(Input)

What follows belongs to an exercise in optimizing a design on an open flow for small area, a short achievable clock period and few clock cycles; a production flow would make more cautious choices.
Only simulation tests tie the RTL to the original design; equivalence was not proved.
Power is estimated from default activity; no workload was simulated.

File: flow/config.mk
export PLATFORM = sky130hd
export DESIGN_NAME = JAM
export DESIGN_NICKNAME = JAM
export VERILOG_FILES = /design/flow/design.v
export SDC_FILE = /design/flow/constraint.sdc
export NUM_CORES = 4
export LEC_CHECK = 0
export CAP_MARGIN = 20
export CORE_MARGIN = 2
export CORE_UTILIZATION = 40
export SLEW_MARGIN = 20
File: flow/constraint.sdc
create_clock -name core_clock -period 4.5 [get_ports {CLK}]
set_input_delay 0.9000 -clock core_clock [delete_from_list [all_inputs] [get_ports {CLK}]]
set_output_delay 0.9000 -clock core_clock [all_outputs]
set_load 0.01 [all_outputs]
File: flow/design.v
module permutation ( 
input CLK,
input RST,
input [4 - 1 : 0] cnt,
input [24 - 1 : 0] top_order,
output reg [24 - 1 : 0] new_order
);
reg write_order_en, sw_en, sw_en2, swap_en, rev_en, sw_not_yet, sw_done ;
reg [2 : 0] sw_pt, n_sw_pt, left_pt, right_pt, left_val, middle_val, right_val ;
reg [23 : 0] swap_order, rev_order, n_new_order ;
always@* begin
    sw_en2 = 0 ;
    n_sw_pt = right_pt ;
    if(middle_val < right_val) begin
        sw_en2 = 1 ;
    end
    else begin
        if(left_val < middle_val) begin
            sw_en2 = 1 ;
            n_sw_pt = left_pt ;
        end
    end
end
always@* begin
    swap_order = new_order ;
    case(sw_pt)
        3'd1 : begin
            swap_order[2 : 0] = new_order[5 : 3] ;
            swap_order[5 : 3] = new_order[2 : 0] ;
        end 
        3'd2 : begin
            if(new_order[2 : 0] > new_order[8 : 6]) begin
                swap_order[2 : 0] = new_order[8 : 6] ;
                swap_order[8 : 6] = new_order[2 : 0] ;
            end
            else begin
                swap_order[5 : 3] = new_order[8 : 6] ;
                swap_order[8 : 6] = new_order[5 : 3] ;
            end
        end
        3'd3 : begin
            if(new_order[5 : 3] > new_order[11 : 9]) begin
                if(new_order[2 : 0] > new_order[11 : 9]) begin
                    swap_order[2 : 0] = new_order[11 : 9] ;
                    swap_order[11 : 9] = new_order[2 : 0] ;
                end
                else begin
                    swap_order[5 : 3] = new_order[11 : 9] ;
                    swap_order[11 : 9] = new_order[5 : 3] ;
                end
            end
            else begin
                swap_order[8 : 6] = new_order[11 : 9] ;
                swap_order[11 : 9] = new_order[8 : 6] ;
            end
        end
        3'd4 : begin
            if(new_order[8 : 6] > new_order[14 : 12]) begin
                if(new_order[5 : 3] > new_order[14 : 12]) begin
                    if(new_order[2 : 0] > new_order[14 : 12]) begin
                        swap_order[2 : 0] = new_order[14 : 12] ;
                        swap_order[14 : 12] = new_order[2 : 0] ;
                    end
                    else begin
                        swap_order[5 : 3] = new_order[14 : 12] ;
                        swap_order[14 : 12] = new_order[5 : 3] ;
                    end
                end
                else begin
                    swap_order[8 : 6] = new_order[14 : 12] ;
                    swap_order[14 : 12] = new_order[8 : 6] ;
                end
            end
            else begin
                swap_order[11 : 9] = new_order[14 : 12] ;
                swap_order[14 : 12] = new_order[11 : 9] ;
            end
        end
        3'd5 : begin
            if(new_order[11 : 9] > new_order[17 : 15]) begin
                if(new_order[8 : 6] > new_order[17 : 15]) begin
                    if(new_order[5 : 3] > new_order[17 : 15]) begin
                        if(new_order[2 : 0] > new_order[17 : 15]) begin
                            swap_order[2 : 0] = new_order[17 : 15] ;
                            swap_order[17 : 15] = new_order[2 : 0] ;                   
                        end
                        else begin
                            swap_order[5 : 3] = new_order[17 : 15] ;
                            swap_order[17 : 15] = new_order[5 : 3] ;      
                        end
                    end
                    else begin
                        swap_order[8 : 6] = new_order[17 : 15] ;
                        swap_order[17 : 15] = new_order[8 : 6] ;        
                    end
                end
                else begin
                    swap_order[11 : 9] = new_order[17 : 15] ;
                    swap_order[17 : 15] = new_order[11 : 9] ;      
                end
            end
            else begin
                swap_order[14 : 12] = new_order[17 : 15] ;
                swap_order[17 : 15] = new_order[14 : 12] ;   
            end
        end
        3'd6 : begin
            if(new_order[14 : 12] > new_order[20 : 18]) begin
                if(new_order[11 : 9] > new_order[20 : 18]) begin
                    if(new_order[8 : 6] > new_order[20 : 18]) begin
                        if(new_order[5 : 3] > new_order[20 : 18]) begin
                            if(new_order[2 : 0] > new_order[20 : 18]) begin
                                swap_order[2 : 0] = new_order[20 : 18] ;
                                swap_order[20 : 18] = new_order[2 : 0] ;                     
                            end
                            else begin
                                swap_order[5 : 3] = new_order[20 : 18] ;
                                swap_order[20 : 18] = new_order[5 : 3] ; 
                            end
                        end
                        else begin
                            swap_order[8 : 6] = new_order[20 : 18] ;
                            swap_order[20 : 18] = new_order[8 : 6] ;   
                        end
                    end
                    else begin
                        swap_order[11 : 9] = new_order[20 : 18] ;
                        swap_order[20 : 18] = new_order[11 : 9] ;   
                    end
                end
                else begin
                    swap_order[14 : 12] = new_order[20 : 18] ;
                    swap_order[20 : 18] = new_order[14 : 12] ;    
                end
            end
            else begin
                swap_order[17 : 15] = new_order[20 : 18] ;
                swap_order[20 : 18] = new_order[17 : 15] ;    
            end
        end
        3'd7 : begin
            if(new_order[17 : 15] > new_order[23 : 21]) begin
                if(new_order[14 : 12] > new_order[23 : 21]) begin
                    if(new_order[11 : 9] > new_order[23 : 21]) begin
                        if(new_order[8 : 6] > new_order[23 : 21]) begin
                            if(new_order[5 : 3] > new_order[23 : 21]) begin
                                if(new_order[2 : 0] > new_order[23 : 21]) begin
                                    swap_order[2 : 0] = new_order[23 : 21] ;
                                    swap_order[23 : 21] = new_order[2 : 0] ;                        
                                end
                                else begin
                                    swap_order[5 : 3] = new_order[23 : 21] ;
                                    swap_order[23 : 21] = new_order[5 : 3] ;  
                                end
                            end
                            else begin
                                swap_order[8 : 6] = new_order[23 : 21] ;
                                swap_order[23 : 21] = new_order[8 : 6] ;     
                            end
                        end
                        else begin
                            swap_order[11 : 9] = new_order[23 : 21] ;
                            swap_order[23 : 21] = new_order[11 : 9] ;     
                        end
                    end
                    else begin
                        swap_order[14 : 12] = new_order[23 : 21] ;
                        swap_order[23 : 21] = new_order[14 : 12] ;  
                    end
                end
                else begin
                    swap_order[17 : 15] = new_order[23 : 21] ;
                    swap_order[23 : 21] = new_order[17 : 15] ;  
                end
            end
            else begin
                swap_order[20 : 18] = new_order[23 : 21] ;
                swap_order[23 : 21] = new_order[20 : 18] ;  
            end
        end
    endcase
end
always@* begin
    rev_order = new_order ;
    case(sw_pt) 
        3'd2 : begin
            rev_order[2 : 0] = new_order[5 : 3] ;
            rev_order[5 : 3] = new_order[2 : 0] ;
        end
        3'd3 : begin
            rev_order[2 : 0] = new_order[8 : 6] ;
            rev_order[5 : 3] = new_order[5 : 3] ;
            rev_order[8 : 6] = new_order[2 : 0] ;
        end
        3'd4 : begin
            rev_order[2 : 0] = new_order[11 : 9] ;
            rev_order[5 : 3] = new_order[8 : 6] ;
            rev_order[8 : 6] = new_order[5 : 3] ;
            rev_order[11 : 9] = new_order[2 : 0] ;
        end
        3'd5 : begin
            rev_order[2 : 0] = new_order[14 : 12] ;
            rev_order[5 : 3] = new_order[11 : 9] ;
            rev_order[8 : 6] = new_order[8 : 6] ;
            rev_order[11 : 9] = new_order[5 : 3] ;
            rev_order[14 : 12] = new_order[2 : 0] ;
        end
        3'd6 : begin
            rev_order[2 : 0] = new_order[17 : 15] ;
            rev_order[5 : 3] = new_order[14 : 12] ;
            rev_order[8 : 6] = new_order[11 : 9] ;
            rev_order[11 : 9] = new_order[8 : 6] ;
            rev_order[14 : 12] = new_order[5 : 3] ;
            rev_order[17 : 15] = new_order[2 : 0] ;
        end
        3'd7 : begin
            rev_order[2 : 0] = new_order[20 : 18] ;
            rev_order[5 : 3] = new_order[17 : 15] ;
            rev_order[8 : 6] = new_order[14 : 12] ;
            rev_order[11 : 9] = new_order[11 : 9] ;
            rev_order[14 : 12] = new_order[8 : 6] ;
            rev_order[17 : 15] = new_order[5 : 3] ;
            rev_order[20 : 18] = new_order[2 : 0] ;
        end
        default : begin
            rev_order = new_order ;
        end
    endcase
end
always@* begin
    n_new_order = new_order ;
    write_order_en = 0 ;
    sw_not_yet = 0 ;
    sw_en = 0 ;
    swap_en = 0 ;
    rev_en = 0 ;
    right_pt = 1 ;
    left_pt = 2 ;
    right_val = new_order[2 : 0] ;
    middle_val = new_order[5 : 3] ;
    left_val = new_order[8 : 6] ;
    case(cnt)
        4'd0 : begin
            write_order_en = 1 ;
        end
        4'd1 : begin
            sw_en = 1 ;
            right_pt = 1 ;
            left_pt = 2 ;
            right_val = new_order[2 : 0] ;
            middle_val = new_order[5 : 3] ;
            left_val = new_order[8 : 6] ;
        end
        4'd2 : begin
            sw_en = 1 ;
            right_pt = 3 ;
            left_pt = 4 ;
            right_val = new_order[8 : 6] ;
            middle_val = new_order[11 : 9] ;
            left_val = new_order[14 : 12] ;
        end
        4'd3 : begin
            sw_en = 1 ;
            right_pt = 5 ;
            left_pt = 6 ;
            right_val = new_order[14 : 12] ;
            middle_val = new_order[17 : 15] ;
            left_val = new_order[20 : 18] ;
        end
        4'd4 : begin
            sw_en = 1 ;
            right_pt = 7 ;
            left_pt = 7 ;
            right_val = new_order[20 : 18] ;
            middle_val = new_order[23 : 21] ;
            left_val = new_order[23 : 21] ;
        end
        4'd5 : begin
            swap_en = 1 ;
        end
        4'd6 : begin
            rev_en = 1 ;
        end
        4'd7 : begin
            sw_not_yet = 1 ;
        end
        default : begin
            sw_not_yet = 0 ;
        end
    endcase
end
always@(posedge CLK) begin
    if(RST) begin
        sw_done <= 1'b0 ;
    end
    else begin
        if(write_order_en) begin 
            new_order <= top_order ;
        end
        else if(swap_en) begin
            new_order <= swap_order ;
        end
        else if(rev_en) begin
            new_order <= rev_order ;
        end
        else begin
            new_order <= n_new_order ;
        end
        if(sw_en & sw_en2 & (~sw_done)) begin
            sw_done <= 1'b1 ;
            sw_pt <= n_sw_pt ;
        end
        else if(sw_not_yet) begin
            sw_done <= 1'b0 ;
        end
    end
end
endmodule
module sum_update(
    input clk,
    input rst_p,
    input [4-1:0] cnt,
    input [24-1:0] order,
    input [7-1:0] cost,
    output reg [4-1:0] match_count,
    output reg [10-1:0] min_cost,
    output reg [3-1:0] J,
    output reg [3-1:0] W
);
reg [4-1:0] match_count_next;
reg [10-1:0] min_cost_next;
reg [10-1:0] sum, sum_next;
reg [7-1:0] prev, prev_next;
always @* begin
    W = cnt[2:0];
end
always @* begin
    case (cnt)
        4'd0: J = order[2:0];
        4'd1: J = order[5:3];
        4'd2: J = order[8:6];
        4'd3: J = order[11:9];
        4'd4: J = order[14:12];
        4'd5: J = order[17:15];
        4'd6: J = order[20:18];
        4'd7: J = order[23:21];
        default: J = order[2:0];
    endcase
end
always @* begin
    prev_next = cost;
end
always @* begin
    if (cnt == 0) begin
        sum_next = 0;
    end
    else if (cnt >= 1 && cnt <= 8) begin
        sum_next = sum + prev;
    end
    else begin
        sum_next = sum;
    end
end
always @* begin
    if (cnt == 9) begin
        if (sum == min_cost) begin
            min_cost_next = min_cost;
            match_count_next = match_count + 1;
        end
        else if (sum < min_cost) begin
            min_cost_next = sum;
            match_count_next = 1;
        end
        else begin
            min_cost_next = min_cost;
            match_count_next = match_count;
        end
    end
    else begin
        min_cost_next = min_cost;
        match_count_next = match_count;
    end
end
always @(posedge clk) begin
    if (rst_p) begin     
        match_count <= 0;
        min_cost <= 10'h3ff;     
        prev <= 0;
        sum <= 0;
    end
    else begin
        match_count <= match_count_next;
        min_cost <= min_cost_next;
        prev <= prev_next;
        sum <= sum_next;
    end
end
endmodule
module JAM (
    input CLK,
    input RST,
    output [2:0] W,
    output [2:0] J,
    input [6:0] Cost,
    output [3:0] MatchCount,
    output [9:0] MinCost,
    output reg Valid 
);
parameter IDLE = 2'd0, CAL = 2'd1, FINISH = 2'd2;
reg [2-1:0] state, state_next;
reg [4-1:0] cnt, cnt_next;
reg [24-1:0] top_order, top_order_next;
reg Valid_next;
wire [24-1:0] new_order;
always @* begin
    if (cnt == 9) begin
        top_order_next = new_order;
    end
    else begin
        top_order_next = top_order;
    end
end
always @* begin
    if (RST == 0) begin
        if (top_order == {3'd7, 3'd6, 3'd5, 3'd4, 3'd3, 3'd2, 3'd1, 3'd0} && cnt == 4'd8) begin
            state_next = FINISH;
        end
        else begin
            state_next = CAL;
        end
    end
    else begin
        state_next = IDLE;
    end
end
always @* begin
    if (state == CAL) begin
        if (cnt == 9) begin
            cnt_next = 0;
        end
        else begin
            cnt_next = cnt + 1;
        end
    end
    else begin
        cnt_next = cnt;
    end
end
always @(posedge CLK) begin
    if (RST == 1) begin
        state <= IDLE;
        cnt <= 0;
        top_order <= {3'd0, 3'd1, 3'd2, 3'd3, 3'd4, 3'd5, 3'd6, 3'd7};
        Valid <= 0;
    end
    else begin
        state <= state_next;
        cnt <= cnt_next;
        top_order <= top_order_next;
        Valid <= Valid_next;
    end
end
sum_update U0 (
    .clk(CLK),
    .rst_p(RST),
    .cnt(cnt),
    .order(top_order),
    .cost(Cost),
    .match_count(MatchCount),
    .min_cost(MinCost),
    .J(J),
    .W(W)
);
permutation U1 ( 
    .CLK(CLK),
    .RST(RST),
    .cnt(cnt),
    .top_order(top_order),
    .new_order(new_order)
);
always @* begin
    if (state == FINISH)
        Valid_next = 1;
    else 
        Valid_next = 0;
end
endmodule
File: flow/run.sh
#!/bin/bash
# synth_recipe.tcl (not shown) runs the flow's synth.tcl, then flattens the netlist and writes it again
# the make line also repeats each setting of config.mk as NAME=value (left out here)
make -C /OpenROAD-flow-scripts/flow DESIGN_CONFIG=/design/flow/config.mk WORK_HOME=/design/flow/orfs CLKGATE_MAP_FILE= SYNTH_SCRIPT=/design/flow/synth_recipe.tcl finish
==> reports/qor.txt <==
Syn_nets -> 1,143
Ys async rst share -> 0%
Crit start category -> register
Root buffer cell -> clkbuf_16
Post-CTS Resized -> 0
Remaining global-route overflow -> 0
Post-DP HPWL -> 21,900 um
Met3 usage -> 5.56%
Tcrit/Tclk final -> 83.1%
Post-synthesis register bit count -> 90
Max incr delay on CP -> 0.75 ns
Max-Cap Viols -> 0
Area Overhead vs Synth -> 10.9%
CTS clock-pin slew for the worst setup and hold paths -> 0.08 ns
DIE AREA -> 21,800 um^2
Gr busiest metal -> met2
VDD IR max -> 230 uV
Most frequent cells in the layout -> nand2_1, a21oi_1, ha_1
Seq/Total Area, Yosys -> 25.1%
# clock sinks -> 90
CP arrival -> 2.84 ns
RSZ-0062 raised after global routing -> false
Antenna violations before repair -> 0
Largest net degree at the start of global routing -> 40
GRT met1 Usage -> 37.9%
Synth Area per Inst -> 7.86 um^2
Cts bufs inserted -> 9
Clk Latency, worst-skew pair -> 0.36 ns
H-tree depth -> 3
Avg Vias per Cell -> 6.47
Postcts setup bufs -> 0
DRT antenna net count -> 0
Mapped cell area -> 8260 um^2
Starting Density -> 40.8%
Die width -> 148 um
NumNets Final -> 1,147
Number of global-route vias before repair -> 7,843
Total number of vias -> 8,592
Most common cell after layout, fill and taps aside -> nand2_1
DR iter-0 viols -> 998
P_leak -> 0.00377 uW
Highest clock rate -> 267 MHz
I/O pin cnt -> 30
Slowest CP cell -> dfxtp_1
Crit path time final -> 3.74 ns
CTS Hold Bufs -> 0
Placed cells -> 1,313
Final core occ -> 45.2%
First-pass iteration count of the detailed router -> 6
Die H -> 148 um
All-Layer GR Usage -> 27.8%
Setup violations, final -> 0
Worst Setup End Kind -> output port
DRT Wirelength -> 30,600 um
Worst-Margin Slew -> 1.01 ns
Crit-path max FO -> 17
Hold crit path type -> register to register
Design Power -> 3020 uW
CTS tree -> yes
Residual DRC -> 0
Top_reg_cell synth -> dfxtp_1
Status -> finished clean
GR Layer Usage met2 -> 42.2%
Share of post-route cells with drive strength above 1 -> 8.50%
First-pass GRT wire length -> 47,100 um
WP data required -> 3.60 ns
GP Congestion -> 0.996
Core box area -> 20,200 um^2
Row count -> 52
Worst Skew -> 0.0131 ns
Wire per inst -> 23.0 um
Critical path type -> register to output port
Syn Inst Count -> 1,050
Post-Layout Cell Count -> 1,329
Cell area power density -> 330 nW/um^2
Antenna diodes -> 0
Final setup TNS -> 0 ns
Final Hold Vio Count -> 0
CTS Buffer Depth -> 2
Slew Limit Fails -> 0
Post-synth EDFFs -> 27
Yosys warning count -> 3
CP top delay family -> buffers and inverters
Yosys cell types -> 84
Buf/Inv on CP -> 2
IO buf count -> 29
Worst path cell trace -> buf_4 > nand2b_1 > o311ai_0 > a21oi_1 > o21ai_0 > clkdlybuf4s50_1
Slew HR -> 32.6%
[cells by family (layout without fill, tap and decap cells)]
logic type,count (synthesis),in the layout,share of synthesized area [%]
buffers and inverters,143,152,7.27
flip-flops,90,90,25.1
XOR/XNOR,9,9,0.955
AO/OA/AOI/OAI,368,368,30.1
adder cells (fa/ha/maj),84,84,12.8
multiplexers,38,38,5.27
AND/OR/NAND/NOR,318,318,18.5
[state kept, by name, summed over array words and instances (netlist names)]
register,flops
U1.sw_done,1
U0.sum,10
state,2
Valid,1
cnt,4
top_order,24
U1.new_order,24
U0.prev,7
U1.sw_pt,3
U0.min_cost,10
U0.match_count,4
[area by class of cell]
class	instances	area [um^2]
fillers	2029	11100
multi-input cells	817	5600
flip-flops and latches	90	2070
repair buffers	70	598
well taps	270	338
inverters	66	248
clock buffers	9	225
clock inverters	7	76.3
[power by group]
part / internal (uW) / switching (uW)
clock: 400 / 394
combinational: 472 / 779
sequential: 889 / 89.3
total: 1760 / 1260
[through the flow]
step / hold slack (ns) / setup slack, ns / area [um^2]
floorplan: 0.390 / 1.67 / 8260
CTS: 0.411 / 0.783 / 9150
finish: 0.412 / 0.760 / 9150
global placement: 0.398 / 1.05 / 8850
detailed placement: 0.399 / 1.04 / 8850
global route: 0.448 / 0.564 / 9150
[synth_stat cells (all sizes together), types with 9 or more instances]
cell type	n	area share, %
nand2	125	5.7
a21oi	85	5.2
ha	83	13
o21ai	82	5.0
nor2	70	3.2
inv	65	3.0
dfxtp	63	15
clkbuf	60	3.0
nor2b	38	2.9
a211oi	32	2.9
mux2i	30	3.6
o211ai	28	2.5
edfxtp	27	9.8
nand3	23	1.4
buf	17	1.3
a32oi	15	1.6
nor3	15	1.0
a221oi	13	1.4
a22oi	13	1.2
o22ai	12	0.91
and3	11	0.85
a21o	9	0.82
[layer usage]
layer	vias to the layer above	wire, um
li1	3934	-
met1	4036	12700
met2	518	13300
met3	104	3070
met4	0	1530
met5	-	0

(End Input)

* _Task statement_
All lines above holding the word "types" make up the answer; copy each one.

* _Task response_
Yosys cell types -> 84
[synth_stat cells (all sizes together), types with 9 or more instances]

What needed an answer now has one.